KabarMakassar.com — Kasus dugaan korupsi Anggaran Dana Desa (ADD) Tahun 2024 di Desa Cakura, Kecamatan Polongbangkeng Selatan, Kabupaten Takalar, Sulawesi Selatan, akhirnya menunjukkan perkembangan signifikan. Tim Penyidik Tindak Pidana Korupsi (Tipidkor) Polres Takalar resmi menetapkan dua orang tersangka dalam perkara tersebut, Jumat (9/1).
Kedua tersangka masing-masing merupakan mantan Penjabat (Pj) Kepala Desa Cakura berinisial ABD serta eks bendahara desa berinisial HJ. Penetapan tersangka dilakukan setelah penyidik merampungkan proses penyelidikan dan penyidikan yang memakan waktu cukup panjang.
Kapolres Takalar AKBP Supriadi Rahman melalui Kanit Tipidkor Ipda Asrul Nassa menjelaskan bahwa perkara tersebut berkaitan dengan pengelolaan keuangan Desa Cakura tahun anggaran 2024 yang diduga tidak sesuai ketentuan.

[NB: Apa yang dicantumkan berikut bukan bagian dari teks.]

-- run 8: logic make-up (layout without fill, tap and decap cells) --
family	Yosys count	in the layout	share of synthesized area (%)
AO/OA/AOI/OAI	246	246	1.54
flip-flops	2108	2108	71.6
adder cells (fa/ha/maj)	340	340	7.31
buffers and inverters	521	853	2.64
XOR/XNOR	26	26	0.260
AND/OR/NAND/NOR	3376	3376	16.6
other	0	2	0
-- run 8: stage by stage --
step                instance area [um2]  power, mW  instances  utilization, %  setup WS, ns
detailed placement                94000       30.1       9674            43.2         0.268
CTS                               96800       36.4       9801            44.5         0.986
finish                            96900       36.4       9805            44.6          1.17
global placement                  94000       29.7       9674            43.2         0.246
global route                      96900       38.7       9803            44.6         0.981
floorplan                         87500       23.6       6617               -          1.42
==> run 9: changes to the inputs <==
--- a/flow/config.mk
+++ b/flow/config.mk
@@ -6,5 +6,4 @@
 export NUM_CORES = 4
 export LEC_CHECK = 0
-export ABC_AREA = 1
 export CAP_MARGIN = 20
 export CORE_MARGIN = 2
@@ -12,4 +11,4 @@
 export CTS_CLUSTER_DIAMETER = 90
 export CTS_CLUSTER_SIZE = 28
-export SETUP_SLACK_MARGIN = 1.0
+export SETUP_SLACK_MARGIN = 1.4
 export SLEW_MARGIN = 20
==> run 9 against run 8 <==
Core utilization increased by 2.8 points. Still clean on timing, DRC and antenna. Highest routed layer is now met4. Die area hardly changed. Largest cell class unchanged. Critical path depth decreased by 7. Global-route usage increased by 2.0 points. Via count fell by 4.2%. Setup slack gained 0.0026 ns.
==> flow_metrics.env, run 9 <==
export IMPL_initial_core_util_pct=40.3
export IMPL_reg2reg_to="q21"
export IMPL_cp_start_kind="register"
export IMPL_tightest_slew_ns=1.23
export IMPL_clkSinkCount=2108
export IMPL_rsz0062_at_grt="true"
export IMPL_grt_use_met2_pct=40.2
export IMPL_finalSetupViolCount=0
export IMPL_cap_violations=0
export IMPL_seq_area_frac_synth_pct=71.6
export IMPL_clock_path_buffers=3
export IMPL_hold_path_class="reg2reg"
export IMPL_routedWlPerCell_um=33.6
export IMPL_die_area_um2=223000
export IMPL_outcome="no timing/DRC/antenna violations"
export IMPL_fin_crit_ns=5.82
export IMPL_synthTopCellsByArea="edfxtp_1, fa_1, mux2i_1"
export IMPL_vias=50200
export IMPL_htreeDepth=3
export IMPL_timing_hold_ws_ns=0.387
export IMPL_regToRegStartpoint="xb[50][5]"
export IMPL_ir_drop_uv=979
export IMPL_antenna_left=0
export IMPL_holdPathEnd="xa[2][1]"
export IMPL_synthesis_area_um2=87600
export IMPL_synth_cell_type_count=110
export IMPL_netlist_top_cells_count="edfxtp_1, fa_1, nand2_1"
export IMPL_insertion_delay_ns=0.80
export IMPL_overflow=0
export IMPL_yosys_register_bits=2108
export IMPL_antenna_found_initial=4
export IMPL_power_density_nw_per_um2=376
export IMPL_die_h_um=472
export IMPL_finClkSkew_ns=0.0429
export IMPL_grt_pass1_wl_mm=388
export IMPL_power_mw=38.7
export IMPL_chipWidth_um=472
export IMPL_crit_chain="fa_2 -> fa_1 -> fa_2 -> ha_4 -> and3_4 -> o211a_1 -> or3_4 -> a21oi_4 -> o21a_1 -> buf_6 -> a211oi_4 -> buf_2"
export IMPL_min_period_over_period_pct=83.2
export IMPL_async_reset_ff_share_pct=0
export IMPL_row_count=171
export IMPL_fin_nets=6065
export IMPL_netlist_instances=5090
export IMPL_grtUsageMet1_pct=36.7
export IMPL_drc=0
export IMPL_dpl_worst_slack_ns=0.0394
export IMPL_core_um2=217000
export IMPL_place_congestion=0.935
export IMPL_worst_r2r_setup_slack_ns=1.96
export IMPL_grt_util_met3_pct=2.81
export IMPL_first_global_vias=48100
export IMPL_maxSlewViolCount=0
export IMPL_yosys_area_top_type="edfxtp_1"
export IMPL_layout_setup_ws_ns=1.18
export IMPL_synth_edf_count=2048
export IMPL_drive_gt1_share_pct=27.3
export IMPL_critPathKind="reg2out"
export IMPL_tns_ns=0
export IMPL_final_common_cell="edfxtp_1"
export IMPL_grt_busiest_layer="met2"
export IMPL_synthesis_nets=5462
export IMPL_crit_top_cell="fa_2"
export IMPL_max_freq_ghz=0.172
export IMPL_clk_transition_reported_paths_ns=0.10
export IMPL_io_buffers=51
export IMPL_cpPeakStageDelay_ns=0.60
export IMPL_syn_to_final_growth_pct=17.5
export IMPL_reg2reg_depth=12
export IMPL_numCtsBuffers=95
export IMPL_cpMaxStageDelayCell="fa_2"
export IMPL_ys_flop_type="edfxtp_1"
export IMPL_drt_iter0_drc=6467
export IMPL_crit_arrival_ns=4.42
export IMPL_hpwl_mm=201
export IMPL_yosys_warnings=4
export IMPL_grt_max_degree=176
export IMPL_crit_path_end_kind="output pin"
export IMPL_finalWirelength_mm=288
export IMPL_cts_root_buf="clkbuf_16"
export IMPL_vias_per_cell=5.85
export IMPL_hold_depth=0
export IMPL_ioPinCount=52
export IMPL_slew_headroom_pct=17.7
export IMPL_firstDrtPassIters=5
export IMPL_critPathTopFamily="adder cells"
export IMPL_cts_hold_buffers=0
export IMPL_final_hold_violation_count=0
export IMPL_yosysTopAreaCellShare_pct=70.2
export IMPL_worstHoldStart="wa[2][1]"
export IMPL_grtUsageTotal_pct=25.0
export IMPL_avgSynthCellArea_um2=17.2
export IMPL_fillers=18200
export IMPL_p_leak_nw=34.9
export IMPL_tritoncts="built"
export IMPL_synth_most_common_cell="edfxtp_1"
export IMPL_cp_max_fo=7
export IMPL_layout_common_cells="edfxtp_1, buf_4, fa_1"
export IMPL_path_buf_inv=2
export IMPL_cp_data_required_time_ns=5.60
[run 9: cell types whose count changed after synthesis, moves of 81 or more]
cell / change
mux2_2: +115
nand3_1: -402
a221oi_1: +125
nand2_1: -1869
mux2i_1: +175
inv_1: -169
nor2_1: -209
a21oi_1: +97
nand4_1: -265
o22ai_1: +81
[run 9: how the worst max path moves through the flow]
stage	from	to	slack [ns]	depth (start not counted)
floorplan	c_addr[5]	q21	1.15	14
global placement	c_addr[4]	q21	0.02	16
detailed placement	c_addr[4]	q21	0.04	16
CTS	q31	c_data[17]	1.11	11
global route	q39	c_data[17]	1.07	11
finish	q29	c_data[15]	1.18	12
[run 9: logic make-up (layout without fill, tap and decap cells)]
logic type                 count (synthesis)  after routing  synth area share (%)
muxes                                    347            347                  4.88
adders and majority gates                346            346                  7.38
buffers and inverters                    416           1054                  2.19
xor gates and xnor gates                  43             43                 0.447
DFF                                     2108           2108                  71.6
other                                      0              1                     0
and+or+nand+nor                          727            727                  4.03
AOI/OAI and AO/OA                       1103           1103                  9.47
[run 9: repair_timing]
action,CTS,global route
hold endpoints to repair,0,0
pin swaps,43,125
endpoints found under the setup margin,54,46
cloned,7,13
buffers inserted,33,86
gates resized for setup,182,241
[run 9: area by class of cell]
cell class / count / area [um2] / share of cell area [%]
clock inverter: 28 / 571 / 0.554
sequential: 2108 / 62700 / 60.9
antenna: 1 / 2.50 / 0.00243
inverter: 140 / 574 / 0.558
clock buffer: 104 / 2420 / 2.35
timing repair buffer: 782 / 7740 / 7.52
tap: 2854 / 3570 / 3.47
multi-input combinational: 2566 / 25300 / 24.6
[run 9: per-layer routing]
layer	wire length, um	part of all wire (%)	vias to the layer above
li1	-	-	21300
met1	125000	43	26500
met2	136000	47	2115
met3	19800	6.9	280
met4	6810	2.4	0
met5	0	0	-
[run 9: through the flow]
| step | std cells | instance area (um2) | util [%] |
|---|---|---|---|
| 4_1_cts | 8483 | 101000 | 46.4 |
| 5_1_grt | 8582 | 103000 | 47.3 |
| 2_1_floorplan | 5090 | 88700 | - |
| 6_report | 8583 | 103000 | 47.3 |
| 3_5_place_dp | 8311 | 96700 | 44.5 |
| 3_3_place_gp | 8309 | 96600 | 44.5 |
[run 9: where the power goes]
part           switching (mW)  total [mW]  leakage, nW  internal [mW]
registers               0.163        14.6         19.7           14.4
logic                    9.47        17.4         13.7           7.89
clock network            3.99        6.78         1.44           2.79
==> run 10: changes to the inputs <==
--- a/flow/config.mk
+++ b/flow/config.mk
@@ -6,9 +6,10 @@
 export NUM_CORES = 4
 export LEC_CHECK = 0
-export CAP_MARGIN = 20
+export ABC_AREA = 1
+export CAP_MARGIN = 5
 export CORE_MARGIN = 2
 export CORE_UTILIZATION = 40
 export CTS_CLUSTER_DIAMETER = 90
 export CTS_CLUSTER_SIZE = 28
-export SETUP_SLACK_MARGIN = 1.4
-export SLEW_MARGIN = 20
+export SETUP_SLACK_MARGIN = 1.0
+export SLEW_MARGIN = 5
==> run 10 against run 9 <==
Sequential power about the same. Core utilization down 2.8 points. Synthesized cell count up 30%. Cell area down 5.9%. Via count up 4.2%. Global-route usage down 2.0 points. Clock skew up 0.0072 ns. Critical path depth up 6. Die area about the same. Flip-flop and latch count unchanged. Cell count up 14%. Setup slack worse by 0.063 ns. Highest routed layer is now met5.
From an optimization exercise on the open Yosys and OpenROAD flow, aimed at small area and a short achievable clock period; shortcuts taken in it are not production practice. Function was checked by simulation only, so behaviour that the tests miss may differ from the original. No driver is modelled on the clock port, so clocking that relies on it looks cheaper here than on a real chip. No activity file was given, so power comes from the tool's default toggle rates.

Design singlecycle, start of the top module:
module singlecycle(
  input  wire        i_clk,
  input  wire        i_rst,
  input  wire [31:0] i_io_sw,
  input  wire [31:0] i_io_btn,
  output wire [31:0] o_imem_addr,
  input  wire [31:0] i_imem_data,
  output wire [31:0] o_pc_debug,
  output wire        o_insn_vld,
  output wire [31:0] o_io_ledg,
  output wire [31:0] o_io_ledr,
  output wire [31:0] o_io_lcd,
  output wire [6:0]  o_io_hex0,
  output wire [6:0]  o_io_hex1,
  output wire [6:0]  o_io_hex2,
  output wire [6:0]  o_io_hex3,
  output wire [6:0]  o_io_hex4,
  output wire [6:0]  o_io_hex5,
  output wire [6:0]  o_io_hex6,
  output wire [6:0]  o_io_hex7
);
  logic [31:0] pc, pc_dbg;
  logic        vld;
  wire  [31:0] ins = i_imem_data;
  assign o_imem_addr = pc;
  wire [6:0] op  = ins[6:0];
  wire [2:0] f3  = ins[14:12];
  wire [4:0] rs1a = ins[19:15];
  wire [4:0] rs2a = ins[24:20];
  wire [4:0] rda  = ins[11:7];
  wire is_load  = (op == 7'b0000011);
  wire is_store = (op == 7'b0100011);
  wire is_r     = (op == 7'b0110011);
  wire is_br    = (op == 7'b1100011);
  wire is_i     = (op == 7'b0010011);
  wire is_jal   = (op == 7'b1101111);
  wire is_jalr  = (op == 7'b1100111);
  wire is_lui   = (op == 7'b0110111);
  wire is_auipc = (op == 7'b0010111);
  wire insn_vld = is_load | is_store | is_r | is_br | is_i | is_jal | is_jalr | is_lui | is_auipc;
  wire rd_we    = is_load | is_r | is_i | is_jal | is_jalr | is_lui | is_auipc;
  ...
For scale: roughly 9200 cells after synthesis, ~320 I/O pins, roughly 0.14 mm2 of cells after synthesis.
clock: 15.0 ns
lec_check: 0
cap_margin: 20
core_margin: 2
core_utilization: 60
cts_cluster_diameter: 80
cts_cluster_size: 24
setup_slack_margin: 5
slew_margin: 20
synth_hierarchical: 1
synth_minimum_keep_size: 0
standard.sh (not shown) runs the stock make flow with config.mk's settings and CLKGATE_MAP_FILE= SYNTH_SCRIPT=/design/flow/synth_recipe.tcl, a recipe that flattens the netlist after the stock synthesis.
==> flow/flow/run.sh <==
#!/bin/bash
set -euo pipefail
LATE_MARGIN=7.0

bash standard.sh synth floorplan > flow_1_synth_floorplan.log 2>&1

# the make command of standard.sh, without its setup margin
MK=$(grep '^make ' standard.sh | sed -e 's/ "\${@:-finish}"$//' -e 's/ SETUP_SLACK_MARGIN=[^ ]*//')
eval "$MK SETUP_SLACK_MARGIN=5 'BUFFER_PORTS_ARGS=-buffer_cell sky130_fd_sc_hd__buf_2' place" > flow_2_place.log 2>&1
eval "$MK SETUP_SLACK_MARGIN=$LATE_MARGIN cts"    > flow_3_cts.log 2>&1
eval "$MK SETUP_SLACK_MARGIN=$LATE_MARGIN route"  > flow_4_route.log 2>&1
eval "$MK SETUP_SLACK_MARGIN=$LATE_MARGIN finish" > flow_5_finish.log 2>&1

# nothing left to make; standard.sh writes out/final.def
bash standard.sh finish > flow_6_write_def.log 2>&1
Edit:
--- a/flow/flow/run.sh
+++ b/flow/flow/run.sh
@@ -1,5 +1,5 @@
 #!/bin/bash
 set -euo pipefail
-LATE_MARGIN=7.0
+LATE_MARGIN=6.5
 
 bash standard.sh synth floorplan > flow_1_synth_floorplan.log 2>&1
Effect: The new run finished clean; critical path depth drops by 1; synthesized area is unchanged; power drops by a few percent; hold slack hardly moves; flip-flop and latch count is unchanged; first-iteration DRC count drops by a few percent; cell count drops slightly; wire length drops by a few percent; core utilization drops by 2.2 points; combinational power drops by about a fifth; final area drops by a few percent.

========
Another version of the RTL of singlecycle (not shown whole).
For scale: about 9300 cells after synthesis, ~320 I/O pins, ~140000 um^2 of cells after synthesis.
Settings: LEC_CHECK=0, CAP_MARGIN=20, CORE_MARGIN=2, CORE_UTILIZATION=60, CTS_CLUSTER_DIAMETER=80, CTS_CLUSTER_SIZE=24, SETUP_SLACK_MARGIN=5, SLEW_MARGIN=20, SYNTH_HIERARCHICAL=1, SYNTH_MINIMUM_KEEP_SIZE=0; clock period 15.0 ns.
==> flow/flow/run.sh <==
#!/bin/bash
set -euo pipefail
LATE_MARGIN=6.5

PLAT_DU=$(sed -n '/^export DONT_USE_CELLS += /,/^#/p' "$FLOW_HOME/platforms/sky130hd/config.mk" \
          | grep -o 'sky130_fd_sc_hd__[a-z0-9_]*' | tr '\n' ' ')
DU="${PLAT_DU}sky130_fd_sc_hd__a222oi_1"

# the make command of standard.sh, without its setup margin
MK=$(grep '^make ' standard.sh | sed -e 's/ "\${@:-finish}"$//' -e 's/ SETUP_SLACK_MARGIN=[^ ]*//')
MK="$MK 'DONT_USE_CELLS=$DU'"
eval "$MK SETUP_SLACK_MARGIN=5 synth"     > flow_1_synth.log 2>&1
eval "$MK SETUP_SLACK_MARGIN=5 floorplan" > flow_2_floorplan.log 2>&1
eval "$MK SETUP_SLACK_MARGIN=5 'BUFFER_PORTS_ARGS=-buffer_cell sky130_fd_sc_hd__buf_2' place" > flow_3_place.log 2>&1
eval "$MK SETUP_SLACK_MARGIN=$LATE_MARGIN cts"    > flow_4_cts.log 2>&1
eval "$MK SETUP_SLACK_MARGIN=$LATE_MARGIN route"  > flow_5_route.log 2>&1
eval "$MK SETUP_SLACK_MARGIN=$LATE_MARGIN finish" > flow_6_finish.log 2>&1

# nothing left to make; standard.sh writes out/final.def
bash standard.sh finish > flow_7_write_def.log 2>&1
The baseline completed and failed the layout checks on max-slew violations.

“Kami dari Unit Tipidkor telah menangani kasus pengelolaan keuangan Desa Cakura tahun 2024 dengan total anggaran sekitar Rp1,7 miliar,” ujar Ipda Asrul, Rabu (8/1).
Berdasarkan hasil penyidikan, ABD yang merupakan aparatur sipil negara (ASN) lulusan STPDN dan bertugas di Dinas Bappeda Kabupaten Takalar, bersama HJ selaku bendahara desa, diduga melakukan penarikan dana dari rekening kas desa yang tidak sesuai dengan peruntukannya.
“Sebagian dana desa tersebut digunakan tidak untuk pembangunan desa, melainkan diserahkan bendahara kepada Pj Kepala Desa dan dipergunakan untuk kepentingan pribadi,” jelas Asrul.
Akibat perbuatan tersebut, negara mengalami kerugian yang ditaksir mencapai sekitar Rp450 juta.
Meski telah ditetapkan sebagai tersangka, keduanya belum dilakukan penahanan. Penyidik menilai kedua tersangka masih bersikap kooperatif dan saat ini masih menjalankan tugasnya sebagai ASN di lingkungan Pemerintah Kabupaten Takalar.
“Dalam waktu dekat, berkas perkara beserta barang bukti dan para tersangka akan kami limpahkan ke Kejaksaan Negeri Takalar untuk proses hukum lebih lanjut,” tegas Ipda Asrul.